Parameter	Value (typical)	Comment
Reflector area per ha	4,900 m²	49% ground cover
Thermal effect	4.0–5.1 MW_th	depending on the DNI
Electrical power (CHP2X)	1.3–1.5 MW_el	at 30-35% electrical efficiency
Methanol production	~1.3–1.5 t/d	if SCWE reaction is used
Total solar field efficiency	~75%	incl. thermal diode

 

 

The supercritical solar collector with its 83C of concentration factor has a dependency on solar irradiance power level DNI (direct normal irradiation) that follows the diagram in figure 3 below from 700W/m2 up to 980W/m2. 

 

Figure 3.              The Sunthetics CSP collector for production of supercritical steam at 500°C and 250bar presure. 

 

 

The impact of using a novel CSP technology instead of PV is substancial and reduce land area use (and costs) to large extent, se figure 4. This fact also enable utilisation of solar energy on remote areas far away from power grids, opening up a wider range of possible sites for production of solar fuels. 

 

 

 

Figure 4.              The Sunthetics CSP collector reduce land area use in solar fields of multi MW sizing. 

 

If we include the total costs (CAPEX) in the calculations its also possible to notice that the ”Hypercar” of solar is used in solar fuels production, we achieve a much higher yiled at a lower cost, meaning that the return on investment is also higher. And the PV option is not competitive in this application in comparison, as we notice that it would be possible even is the PV panels was given to the project for free, or if they had 100% efficiency. This is a fact that becomes visible when we acount for all the nessesary processes that must happen in the solar field i fits to enable production of solar fuels, all on site, that is also a prerequistite for low cost production, or to make a ”solar oil well”.  

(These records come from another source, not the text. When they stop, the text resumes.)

===== src/rtl/imem_pkg.sv =====
// Shared defaults and address helper for the instruction-memory fetch port.
package imem_pkg;

   localparam int          DATA_W_DEF    = 32;
   localparam logic [31:0] NOP_INSTR_DEF = 32'h0000_0000;

   // Word index of a fetch address. In byte mode the low two bits select a byte
   // inside the word and are dropped here; the caller checks their alignment.
   function automatic logic [31:0] word_idx(input logic [31:0] pc, input logic byte_addr);
      return byte_addr ? {2'b00, pc[31:2]} : pc;
   endfunction

endpackage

(*Note: This is an opinion and description of work conducted and not intended to be investment advice. Many of the numbers and facts are estimations of what may be possible to achieve, and not a description of future events or results etc. Its purpose is to educate about the world of tokenized real world assets, that are emerging side by side with other blockchain based currencies and “coins” that may not be in any way related to industrial production facilities and energy producing power plants etc.)